For other glyph substitution, the author's intent may need to be encoded with the text and cannot be determined contextually. This is the case with character/glyphs referred to as gaiji, where different glyphs are used for the same character either historically or for ideographs for family names. This is one of the gray areas in distinguishing between a glyph and a character. If a family name differs slightly from the ideograph character it derives from, then is that a simple glyph variant or a character variant.
Character substitutions may also occur outside of Unicode, for example with OpenType Layout tags.[5]

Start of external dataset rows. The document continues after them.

[src/rtl/alu3_machine.sv]
module alu3_machine #(
  parameter int DW      = 32,
  parameter int AW      = 4,
  parameter int PENALTY = 2
) (
  input  logic          clk,
  input  logic          rst,
  input  logic [2:0]    op,
  input  logic [AW-1:0] src_a,
  input  logic [AW-1:0] src_b,
  input  logic [AW-1:0] dst,
  input  logic [DW-1:0] imm,
  output logic [DW-1:0] result,
  output logic          jump
);
  localparam int NREG = 1 << AW;
  localparam int PW   = $clog2(PENALTY + 1);

  localparam logic [2:0] OP_MOV = 3'b000;
  localparam logic [2:0] OP_ADD = 3'b001;
  localparam logic [2:0] OP_SUB = 3'b010;
  localparam logic [2:0] OP_MUL = 3'b011;
  localparam logic [2:0] OP_CMP = 3'b100;
  localparam logic [2:0] OP_LDI = 3'b101;
  localparam logic [2:0] OP_RD  = 3'b110;

  logic [DW-1:0] regs [NREG];
  logic [PW-1:0] pen;
  logic [DW-1:0] wdata;
  logic          wr_en;

  wire          idle = (pen == '0);
  wire [DW-1:0] rd_a = regs[src_a];
  wire [DW-1:0] rd_b = regs[src_b];

  always_comb begin
    wr_en = 1'b1;
    wdata = rd_a;
    case (op)
      OP_MOV:  wdata = rd_a;
      OP_ADD:  wdata = rd_a + rd_b;
      OP_SUB:  wdata = rd_a - rd_b;
      OP_MUL:  wdata = rd_a * rd_b;
      OP_LDI:  wdata = imm;
      default: wr_en = 1'b0;
    endcase
  end

  always_ff @(posedge clk) begin
    if (rst) begin
      for (int i = 0; i < NREG; i++) regs[i] <= '0;
      pen    <= '0;
      result <= '0;
      jump   <= 1'b0;
    end else begin
      jump <= 1'b0;
      if (!idle) begin
        pen <= pen - 1'b1;
      end else begin
        if (wr_en) regs[dst] <= wdata;
        if (op == OP_RD) result <= rd_a;
        if (op == OP_CMP) begin
          jump <= (rd_a == rd_b);
          pen  <= PW'(PENALTY);
        end
      end
    end
  end

  a_r1_reset_clears: assert property (@(posedge clk)
    rst |=> (result == '0 && !jump && pen == '0));

  a_r7_read_port: assert property (@(posedge clk) disable iff (rst)
    (idle && op == OP_RD) |=> (result == $past(rd_a)));

  a_r7_result_holds: assert property (@(posedge clk) disable iff (rst)
    (op != OP_RD) |=> $stable(result));

  a_r8_jump_equal: assert property (@(posedge clk) disable iff (rst)
    (idle && op == OP_CMP && rd_a == rd_b) |=> jump);

  a_r8_jump_single: assert property (@(posedge clk) disable iff (rst)
    jump |=> !jump);

  a_r9_window_opens: assert property (@(posedge clk) disable iff (rst)
    (idle && op == OP_CMP) |=> (pen == PW'(PENALTY)));

  a_r9_window_quiet: assert property (@(posedge clk) disable iff (rst)
    !idle |=> ($stable(result) && !jump));

  a_r10_nop_quiet: assert property (@(posedge clk) disable iff (rst)
    (op == 3'b111) |=> ($stable(result) && !jump));
endmodule

[config.mk]
export PLATFORM = sky130hd
export DESIGN_NAME = alu3_machine
export DESIGN_NICKNAME = d
export VERILOG_FILES = /design/src/rtl/alu3_machine.sv
export SDC_FILE = /design/constraint.sdc
export NUM_CORES = 2
export LEC_CHECK = 0
export BUFFER_PORTS_ARGS = -buffer_cell sky130_fd_sc_hd__buf_2
export CAP_MARGIN = 15
export CORE_AREA = 8 8 406 408
export CTS_CLUSTER_DIAMETER = 150
export CTS_CLUSTER_SIZE = 24
export DETAILED_ROUTE_END_ITERATION = 6
export DIE_AREA = 0 0 414 416
export MAX_ROUTING_LAYER = met4
export PLACE_DENSITY_LB_ADDON = 0.08
export SLEW_MARGIN = 20
export SYNTH_ARGS = -nofsm -noshare
export SYNTH_HDL_FRONTEND = slang
export SYNTH_SLANG_ARGS = --single-unit
export TNS_END_PERCENT = 5
[constraint.sdc]
create_clock -name clk -period 14.4 [get_ports clk]
set_clock_uncertainty 0.1 [all_clocks]
set_input_delay 0.72 -clock clk [delete_from_list [all_inputs] [get_ports clk]]
set_output_delay 0.72 -clock clk [all_outputs]
set_load 0.005 [all_outputs]
==> Word level (Yosys, flattened, before mapping) <==
Memories as Yosys holds them, arrays and structs flattened.
Cells that the tools add are included.
{ "totals": {"ff_bits": 35, "out_inout_bits": 33, "ram_bits": 512, "wordCells": 37, "mem_count": 1, "input_bits": 49} }
{ "classes": {"n_bitwise": 2, "multipliers": 1, "eq_ne": 8, "reduce_logical": 6, "mux": 13, "n_addsub": 3} }
{ "mem_list": {"columns": ["name", "words", "word_bits", "rd", "rd_ports_with_merged_regs", "write_ports", "line_no", "source"], "rows": [
  ["regs", 16, 32, 2, 0, 16, "27", "logic [DW-1:0] regs [NREG];"]
]} }
{ "ops": {"columns": ["op", "n"], "rows": [
  ["32-bit one-hot mux with 4 select lines", 1],
  ["32-bit adder", 1],
  ["32-bit equality test", 1],
  ["32-bit by 32-bit multiplier with 32-bit output", 1],
  ["32-bit two-way mux", 1],
  ["32-bit OR reduction", 1],
  ["32-bit subtractor", 1],
  ["3-bit equality test (second input constant)", 3],
  ["1-bit two-way mux", 8],
  ["3-bit by 2-bit equality test with 1-bit output (second input constant)", 2],
  ["5-bit OR reduction", 1],
  ["2-bit two-way mux", 2],
  ["4-bit two-way mux", 1],
  ["3-bit by 1-bit equality test with 1-bit output (second input constant)", 1],
  ["3-bit logical NOT", 1],
  ["3-bit OR reduction", 1],
  ["2-bit logical NOT", 1],
  ["2-bit by 1-bit inequality test with 1-bit output (second input constant)", 1],
  ["1-bit inverter", 2],
  ["2-bit AND reduction", 1],
  ["2-bit by 1-bit subtractor with 2-bit output (second input constant)", 1]
]} }

==> Logic depth before layout (Yosys ltp) <==
{ "depth": {"ltp_word": 9, "mapped_depth": 38, "depth_no_buf": 32} }

==> Worst setup path before layout <==
Ideal clock, no wire load.
{ "synth_path": {"kind": "input-to-reg", "startpoint": "in src_b[1]", "endpoint": "mem regs[5][30], data pin", "path_buffers": 7, "cell_stages": 35, "arrival_time_ps": 9737, "required_time_ps": 14030, "setup_time_ps": 270, "setup_slack_ps": 4294, "cell_sequence": "buf_2 -> buf_4 -> clkbuf_1 -> buf_2 -> mux4_2 -> a221oi_2 -> clkbuf_1 -> clkbuf_1 -> nor2_1 -> fa_1 -> fa_1 -> fa_1 -> inv_1 -> fa_1 -> inv_1 -> fa_1 -> inv_1 -> fa_1 -> inv_1 -> fa_1 -> fa_1 -> ha_1 -> a21o_1 -> a21o_1 -> a21o_1 -> a21o_1 -> a21oi_1 -> o21ai_0 -> a41o_1 -> nor3_1 -> or3_1 -> xnor2_1 -> a221oi_1 -> clkbuf_1 -> nor3_1"} }
{ "synth_lines": {"columns": ["element", "line_no", "source"], "rows": [
  ["start: declaration", "10", "input logic [AW-1:0] src_b,"],
  ["end: declaration", "27", null]
]} }

==> flow_metrics.py <==
metrics = {
    "status": {
        "status": "finished clean",
    },
    "worst_setup_path": {
        "crit_arrival_ps": 11730,
        "setup.worst_path.start_class": "primary input",
        "reg2reg_to": "regs[0][31]",
        "r2r_start": "regs[7][10]",
        "crit_required_ps": 14660,
        "crit_path_max_fanout": 50,
        "r2r_cells": 30,
        "crit_slowest_cell": "a221oi_4",
        "cpMostUsedCell": "fa_1",
        "worst_path_largest_cell_delay_ps": 930,
        "worstSetupEndpointType": "flip-flop",
        "crit_type": "primary input to flip-flop",
        "reg2reg_setup_slack_ps": 3710,
    },
    "drt": {
        "wirelength_mm": 211,
        "postRouteAntennaNets": 0,
        "drt-pass1-iter-count": 6,
        "drtIter0Drc": 3290,
        "vias": 34900,
        "drt-wirelength-per-cell_um": 33.0,
        "post-route-drc-count": 0,
        "via_per_inst": 5.46,
    },
    "worst_hold_path": {
        "min_to": "result[8]",
        "hold_path_depth": 2,
        "worstHoldStart": "result[8]",
        "min_path_type": "flip-flop to flip-flop",
    },
    "synth": {
        "synthTopCellsByArea": "edfxtp_1, fa_1, mux4_2, nor2_1, ha_1",
        "synth_top_area_share_pct": 32.7,
        "synthMuxAreaShare_pct": 13.7,
        "ys_seq_area_share_pct": 34.2,
        "synth_xor_area_share_pct": 1.92,
        "synth.largest_area_cell": "edfxtp_1",
        "yosysMostFrequentCell": "nor2_1",
        "synth_seq_cells": 547,
        "synth_cells": 4311,
        "async_flop_share_pct": 0,
        "synth-compound-area-share_pct": 8.02,
        "synthAdderAreaFrac_pct": 22.4,
        "synth.avg_cell_area_um2": 10.9,
        "netlist_area_um2": 47100,
        "synth_edf_count": 512,
        "synth_top_family_by_area": "adder cells",
        "synthFlopType": "edfxtp_1",
        "ys_warn_count": 0,
        "synth_common_cells": "nor2_1, inv_1, edfxtp_1, fa_1, nand2_1",
        "synth.distinct_cells": 84,
        "mappedNetlistNets": 4957,
        "synthSimpleGateAreaFrac_pct": 12.4,
    },
    "cells_and_area": {
        "fin_area_um2": 51100,
        "fin_nets": 4932,
        "regArea_um2": 16100,
        "multi_input_area_um2": 27900,
        "area_growth_pct": 8.47,
        "drive_gt1_share_pct": 15.1,
        "fillers": 16400,
    },
    "placement": {
        "place_congestion": 0.974,
        "placed_area_um2": 50300,
        "portBuffers": 81,
        "dp_hpwl_mm": 148,
    },
    "clock_network": {
        "clk_latency_ps": 640,
        "holdBufCountCts": 0,
        "cts.clk_slew.worst_paths_ps": 110,
        "htree_levels": 1,
        "post-cts-setup-buffers": 0,
        "clock_sink_count": 547,
        "cts_resized": 0,
        "numCtsBuffers": 26,
        "clockBufferDepth": 3,
        "clockRootBuffer": "clkbuf_16",
        "cts_tree": "yes",
    },
    "power_and_ir_drop": {
        "peakVddDrop_mv": 0.766,
        "p_leak_uw": 0.0205,
        "power_density_nw_per_um2": 267,
    },
    "sta": {
        "maxSlewHeadroom_pct": 22.4,
        "setup_viol": 0,
        "finalCriticalPeriod_ps": 11460,
        "rsz0062_at_grt": "no",
        "drv_slew": 0,
        "finalCritPeriodShare_pct": 79.6,
        "hold_ws_ps": 360,
        "hold_viol": 0,
        "tightest_slew_ps": 1160,
        "tns_ps": 0,
        "fmaxAchievable_mhz": 87.2,
    },
    "global_routing": {
        "antenna_found_initial": 1,
        "first_global_vias": 36000,
        "grt_pass1_wl_mm": 294,
        "grt_max_degree": 65,
        "overflow": 0,
        "grt_usage_pct": 24.5,
    },
    "floorplanning": {
        "io_pins": 82,
        "die_h_um": 416,
        "start_util_pct": 29.6,
        "die_x_um": 414,
        "die_area_um2": 172000,
        "rows": 147,
        "fp.coreArea_um2": 159000,
    },
    "run": {
        "drv_cap": 0,
    },
}
==> sequential cells by signal, indices dropped and copies added, names as in the netlist <==
register / flops
result: 32
pen: 2
regs: 512
jump: 1
==> final cells by class <==
class | count | share of cell area (%)
diodes | 2 | 0.00980
clock buffers | 47 | 1.47
clock inverters | 1 | 0.0147
inverters | 543 | 4.00
multi-input cells | 2929 | 54.6
flip-flops and latches | 547 | 31.5
well taps | 2086 | 5.11
repair buffers | 239 | 3.28
==> how the worst max path moves through the flow <==
stage / startpoint / to / cells past startpoint / slack [ps]
final: src_a[0] / regs[0][31] / 32 / 2940
after floorplan: src_b[1] / regs[5][30] / 35 / 4290
after global routing: src_a[0] / regs[1][31] / 32 / 2510
after global placement: src_a[0] / regs[5][31] / 26 / 1900
after detailed placement: src_a[0] / regs[0][31] / 32 / 2310
after CTS: src_a[0] / regs[0][31] / 32 / 2970
==> power breakdown <==
part	switching, uW	internal (uW)	leakage [uW]	total (uW)
clock	556	358	0.000357	914
combinational	7070	3770	0.0146	10800
sequential	36.3	1820	0.00558	1850
==> per-layer routing <==
metal / routed length (um) / track usage [%] / vias up
li1: - / - / 14800
met1: 89000 / 31.3 / 18700
met2: 104000 / 41.4 / 1146
met3: 9270 / 1.88 / 270
met4: 8820 / 8.17 / 0
met5: 0 / - / -
==> cell families (layout without fill, tap and decap cells) <==
| group | count (synthesis) | count (layout) |
|---|---|---|
| AO/OA/AOI/OAI | 533 | 533 |
| adder cells (fa/ha/maj) | 597 | 597 |
| multiplexers | 296 | 296 |
| flip-flops | 547 | 547 |
| buffers and inverters | 835 | 830 |
| AND/OR/NAND/NOR | 1404 | 1404 |
| XOR/XNOR | 99 | 99 |
| other | 0 | 2 |
==> worst max-delay path, delay by kind of cell <==
kind,cells,cell delay (ps)
AOI/OAI and AO/OA,9,2500
buffers and inverters,8,2330
adders and majority gates,10,4580
muxes,2,850
xor gates and xnor gates,2,510
and+or+nand+nor,1,90
==> cells in the final DEF (no fill, tap or decap), drive strengths merged, types with 41 or more instances in the layout <==
cell type and n:
nor2 783, inv 540, edfxtp 512, fa 410, nand2 368, mux4 269
buf 238, ha 187, a21oi 152, nor3 98, o21ai 91, xnor2 80
clkbuf 48, a221oi 43, a22oi 41
==> stage by stage <==
stage                     total power [uW]  std cells  util (%)  setup slack (ps)
final                                13600       6394      32.1              2940
after global routing                 14600       6392      32.1              2510
after CTS                            13700       6391      32.1              2970
after detailed placement             12700       6343      31.6              2310
after global placement               12700       6341      31.6              1900
after floorplan                       8400       4311         -              4290
(Power assumes the default switching activity.)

Blocks with standardized variation sequences
As of Unicode 8.0, standardized variation sequences specifically for emoji/text presentation are defined for base characters in seventeen blocks:[1][2]
- Arrows
- Basic Latin
- CJK Symbols and Punctuation
- Dingbats
- Enclosed Alphanumeric Supplement
- Enclosed Alphanumerics
- Enclosed CJK Letters and Months
- Enclosed Ideographic Supplement
- General Punctuation
- Geometric Shapes
- Latin-1 Supplement
- Letterlike Symbols
- Mahjong Tiles
- Miscellaneous Symbols
- Miscellaneous Symbols and Arrows
- Miscellaneous Technical
- Supplemental Arrows-B
Other standardized variation sequences are formed with base characters in the following eight blocks:[1][2]
- CJK Unified Ideographs
- CJK Unified Ideographs Extension A
- CJK Unified Ideographs Extension B
- Manichaean
- Mathematical Operators
- Mongolian
- Phags-pa
- Supplemental Mathematical Operators
Blocks with ideographic variation sequences
As of 16 May 2014, ideographic variation sequences are defined for base characters in six blocks:[3][4]

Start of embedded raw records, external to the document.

**config.mk**
```make
export PLATFORM = sky130hd
export DESIGN_NAME = rot_shift_unit
export DESIGN_NICKNAME = d
export VERILOG_FILES = /design/src/rtl/rsu_pkg.sv /design/src/rtl/rsu_shift_core.sv /design/src/rtl/rsu_flag_gen.sv /design/src/rtl/rot_shift_unit.sv
export SDC_FILE = /design/constraint.sdc
export NUM_CORES = 1
export LEC_CHECK = 0
export ABC_AREA = 1
export BUFFER_PORTS_ARGS = -buffer_cell sky130_fd_sc_hd__clkbuf_2
export CAP_MARGIN = 40
export CORE_ASPECT_RATIO = 1.25
export CORE_MARGIN = 1
export CORE_UTILIZATION = 58
export CTS_BUF_LIST = sky130_fd_sc_hd__clkbuf_2
export CTS_CLUSTER_DIAMETER = 80
export DETAILED_ROUTE_END_ITERATION = 8
export GPL_TIMING_DRIVEN = 0
export PLACE_DENSITY = 0.86
export SLEW_MARGIN = 20
export SYNTH_ARGS = -nofsm -noshare
export SYNTH_HDL_FRONTEND = slang
export SYNTH_HIERARCHICAL = 1
export SYNTH_SLANG_ARGS = --single-unit
```
**constraint.sdc**
```tcl
create_clock -name clk -period 4.17 [get_ports clk]
set_input_delay 0.2085 -clock clk [delete_from_list [all_inputs] [get_ports clk]]
set_output_delay 0.2085 -clock clk [all_outputs]
set_load 0.02 [all_outputs]
```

- CJK Compatibility Ideographs
- CJK Unified Ideographs
- CJK Unified Ideographs Extension A
- CJK Unified Ideographs Extension B
- CJK Unified Ideographs Extension C
- CJK Unified Ideographs Extension D
Variation Selectors block
Variation Selectors | |
---|---|
Range |
U+FE00..U+FE0F (16 code points) |
Plane | BMP |
Scripts | Common |
Assigned | 16 code points |
Unused | 0 reserved code points |
Unicode version history | |
3.2 | 16 (+16) |
Note: [6] |
Variation Selectors is a Unicode block containing 16 Variation Selector format characters. They are used to specify a specific glyph variant for a Unicode character, such as the Japanese, Chinese, Korean, or Taiwanese form of a particular CJK ideograph.
They affect the glyph variant of the preceding character.
These combining characters are named variation selector-1 (for U+FE00) through to variation selector-16 (U+FE0F), and are abbreviated VS1 – VS16.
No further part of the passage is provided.